このような経営環境下におきまして、当社グループでは、各セグメントで事業戦略に基づく営業活動等を積極的に推し進めてまいりました。また、介護事業、カラオケ事業、飲食事業間において、相互のシナジー効果を向上させるよう様々な取り組みを企画し実践するなどして、積極的にサービスの付加価値向上に努めました。
経費面におきましても、コスト削減を進めることで経営の効率化を行い業績の安定化を図りました。
この結果、当連結会計年度の売上高は30,295,077千円(前年同期比11.3%増)、営業利益は1,075,874千円(同4.9%増)、経常利益は1,321,019千円(同0.4%減)となりました。また、固定資産の将来の回収可能性を検討した結果、主にカラオケ事業において帳簿価額を回収可能価額まで減損処理することとし、減損損失1,078,457千円を計上したことなどから親会社株主に帰属する当期純利益は1,099,557千円減少し、2,652千円(同99.8%減)となりました。
セグメントごとの経営成績は、次のとおりであります。
a. 介護事業
介護事業におきましては、介護付有料老人ホーム2カ所を開設したほか、訪問看護ステーションを1事業所新規開設しました。これらにより、当連結会計年度末時点での営業拠点は104カ所182事業所となりました。
当連結会計年度におきましては、産学官連携をさらに推し進めております。公立大学法人九州歯科大学との連携では、社内資格の口腔ケア認定士の育成に努め、2020年3月末での資格取得者は1,117名となりました。口腔ケアを充実させたことで、誤嚥性肺炎等の疾病予防が進んでおります。
国立大学法人九州工業大学との連携では、IOTの技術を利用し、介護スタッフの行動分析の実証実験を行った結果をもとに、AI等を活用した職員の業務効率化に向けた取り組みも進めております。

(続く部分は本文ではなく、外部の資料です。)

==> config.mk <==
export PLATFORM = sky130hd
export DESIGN_NAME = dbpm_queue
export DESIGN_NICKNAME = d
export VERILOG_FILES = /design/src/rtl/dbpm_pkg.sv /design/src/rtl/dbpm_queue.sv
export SDC_FILE = /design/constraint.sdc
export NUM_CORES = 1
export LEC_CHECK = 0
export BUFFER_PORTS_ARGS = -buffer_cell sky130_fd_sc_hd__buf_4
export CORE_MARGIN = 10
export CORE_UTILIZATION = 52
export CTS_BUF_LIST = sky130_fd_sc_hd__clkbuf_4
export DETAILED_ROUTE_END_ITERATION = 8
export GPL_TIMING_DRIVEN = 0
export PLACE_DENSITY = 0.8
export REMOVE_ABC_BUFFERS = 1
export SYNTH_ARGS = -nofsm -noshare
export SYNTH_HDL_FRONTEND = slang
export SYNTH_SLANG_ARGS = --single-unit
==> constraint.sdc <==
create_clock -name clk_i -period 1.75 [get_ports clk_i]
set_input_delay 0.0875 -clock clk_i [delete_from_list [all_inputs] [get_ports clk_i]]
set_output_delay 0.0875 -clock clk_i [all_outputs]
set_load 0.05 [all_outputs]
==> src/rtl/dbpm_pkg.sv <==
// ----------------------------------------------------------------------------
// dbpm_pkg
// Shared types, codes and character constants of the bracket pair matcher.
// ----------------------------------------------------------------------------
package dbpm_pkg;

  // Bracket types: ( [ { < then A..Z
  localparam int unsigned TYPES_MAX = 30;
  localparam int unsigned TYPE_W    = 5;

  // Character codes
  localparam logic [7:0] CH_DOT    = 8'h2E;
  localparam logic [7:0] CH_LPAREN = 8'h28;
  localparam logic [7:0] CH_RPAREN = 8'h29;
  localparam logic [7:0] CH_LBRACK = 8'h5B;
  localparam logic [7:0] CH_RBRACK = 8'h5D;
  localparam logic [7:0] CH_LBRACE = 8'h7B;
  localparam logic [7:0] CH_RBRACE = 8'h7D;
  localparam logic [7:0] CH_LANGLE = 8'h3C;
  localparam logic [7:0] CH_RANGLE = 8'h3E;
  localparam logic [7:0] CH_UP_A   = 8'h41;
  localparam logic [7:0] CH_UP_Z   = 8'h5A;
  localparam logic [7:0] CH_LO_A   = 8'h61;
  localparam logic [7:0] CH_LO_Z   = 8'h7A;

  // Output field limit (10-bit position fields saturate here)
  localparam int unsigned FIELD_MAX = 1023;

  // Type indices in ascending ASCII order of their opening character
  localparam logic [TYPE_W-1:0] ASCII_ORDER [TYPES_MAX] = '{
    5'd0,  5'd3,  5'd4,  5'd5,  5'd6,  5'd7,  5'd8,  5'd9,  5'd10, 5'd11,
    5'd12, 5'd13, 5'd14, 5'd15, 5'd16, 5'd17, 5'd18, 5'd19, 5'd20, 5'd21,
    5'd22, 5'd23, 5'd24, 5'd25, 5'd26, 5'd27, 5'd28, 5'd29, 5'd1,  5'd2
  };

  // Character class after decode
  typedef enum logic [1:0] {
    KIND_DOT,
    KIND_OPEN,
    KIND_CLOSE,
    KIND_BAD
  } kind_e;

  // Result status codes
  typedef enum logic [2:0] {
    ST_DOT      = 3'd0,
    ST_OPEN     = 3'd1,
    ST_PAIR     = 3'd2,
    ST_UNOPENED = 3'd3,
    ST_INVALID  = 3'd4,
    ST_SKIPPED  = 3'd5,
    ST_OVERFLOW = 3'd6
  } status_e;

  // Classified character handed from front to back
  typedef struct packed {
    kind_e             kind;
    logic [TYPE_W-1:0] typ;
    logic              last;
  } op_t;

  // ASCII code of the opening character of a type
  function automatic logic [6:0] open_char(input logic [TYPE_W-1:0] t);
    logic [6:0] c;
    case (t)
      5'd0:    c = CH_LPAREN[6:0];
      5'd1:    c = CH_LBRACK[6:0];
      5'd2:    c = CH_LBRACE[6:0];
      5'd3:    c = CH_LANGLE[6:0];
      default: c = CH_UP_A[6:0] + 7'(t - 5'd4);
    endcase
    return c;
  endfunction

endpackage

国立大学法人九州大学との連携では、生きがいづくりをテーマにライフマップという入居者様の情報収集ツールを開発しております。それを活用することで、施設入居後の生活をより充実したものとなるように努めております。
これらに加えて既存施設におきましては、近隣の病院や居宅介護支援事業所への訪問による連携の強化を推進することで入居率の安定化を目指した結果、当連結会計年度での既存施設の平均入居率は94.4%となりました(前期平均95.7%)。一方で、経費面では、当初計画した介護人員を確保することが出来なかったため、派遣人材で補うなどした結果、派遣人件費が予定を上回ることとなりました。これらの結果、売上高は19,050,915千円(前年同期比6.5%増)、セグメント利益は1,106,496千円(同10.7%減)となりました。
b. カラオケ事業
カラオケ事業におきましては、新規出店を3店舗行った一方で退店を3店舗行ったことから、当連結会計年度末時点での店舗数は91店舗(前年同期91店舖)となりました。既存店舖では、SNSを活用しクーポン等を積極的に送信するなどしてリピート客の増加を図ったほか、商品力強化のためのメニュー変更や会員ポイント10倍キャンペーンを行うなどしました。しかし、8月には九州北部地域において集中豪雨、9月には首都圏を大型台風が直撃するなど自然災害が相次いで発生したことや9月から11月にかけてはラグビーワールドカップ2019日本大会が開催され国民の大きな注目を集めたこと、さらに10月からの消費税増税などが重なったことで集客が想定を下回る状況となりました。加えて、当連結会計年度の終盤には世界中に拡大している新型コロナウイルス感染症の影響による外出及びイベントの自粛が拡がったため、客足が鈍化することとなりました。この結果、売上高は6,832,737千円(前年同期比6.4%減)、セグメント利益は569,271千円(同35.4%減)となりました。
c.飲食事業
飲食事業におきましては、閉店を1店舗行ったことにより、当連結会計年度末時点での店舗数は国内16店舗、海外2店舗となりました。営業面では、カラオケ事業と同様に、ラグビーワールドカップ開催や自然災害、新型コロナウイルス感染症の拡大に伴う外出自粛等の影響から集客の鈍化が見られました。この結果、売上高は1,249,241千円(前年同期比21.3%減)、セグメント損失は5,119千円(前年同期はセグメント利益51,848千円)となりました。
d.不動産事業
不動産事業におきましては、大型の販売用不動産の売却等を行ったことにより大幅な増収増益となっております。この結果、売上高は2,955,853千円(前年同期は売上高197,478千円)、セグメント利益は556,820千円(前年同期はセグメント利益20,046千円)となりました。
e.その他
その他におきましては、ホテル事業において、宿泊客の増加、宴会の獲得、日帰り入浴の促進等に取り組みました。しかしながら、カラオケ事業、飲食事業同様に自然災害、新型コロナウイルス感染症の影響などから集客が減少しております。この結果、売上高は206,328千円(前年同期比9.8%減)、セグメント損失は76,881千円(前年同期はセグメント損失53,660千円)となりました。
② 財政状態の状況
当連結会計年度末における総資産は、前連結会計年度末と比べ449,744千円減少し、29,622,290千円となりました。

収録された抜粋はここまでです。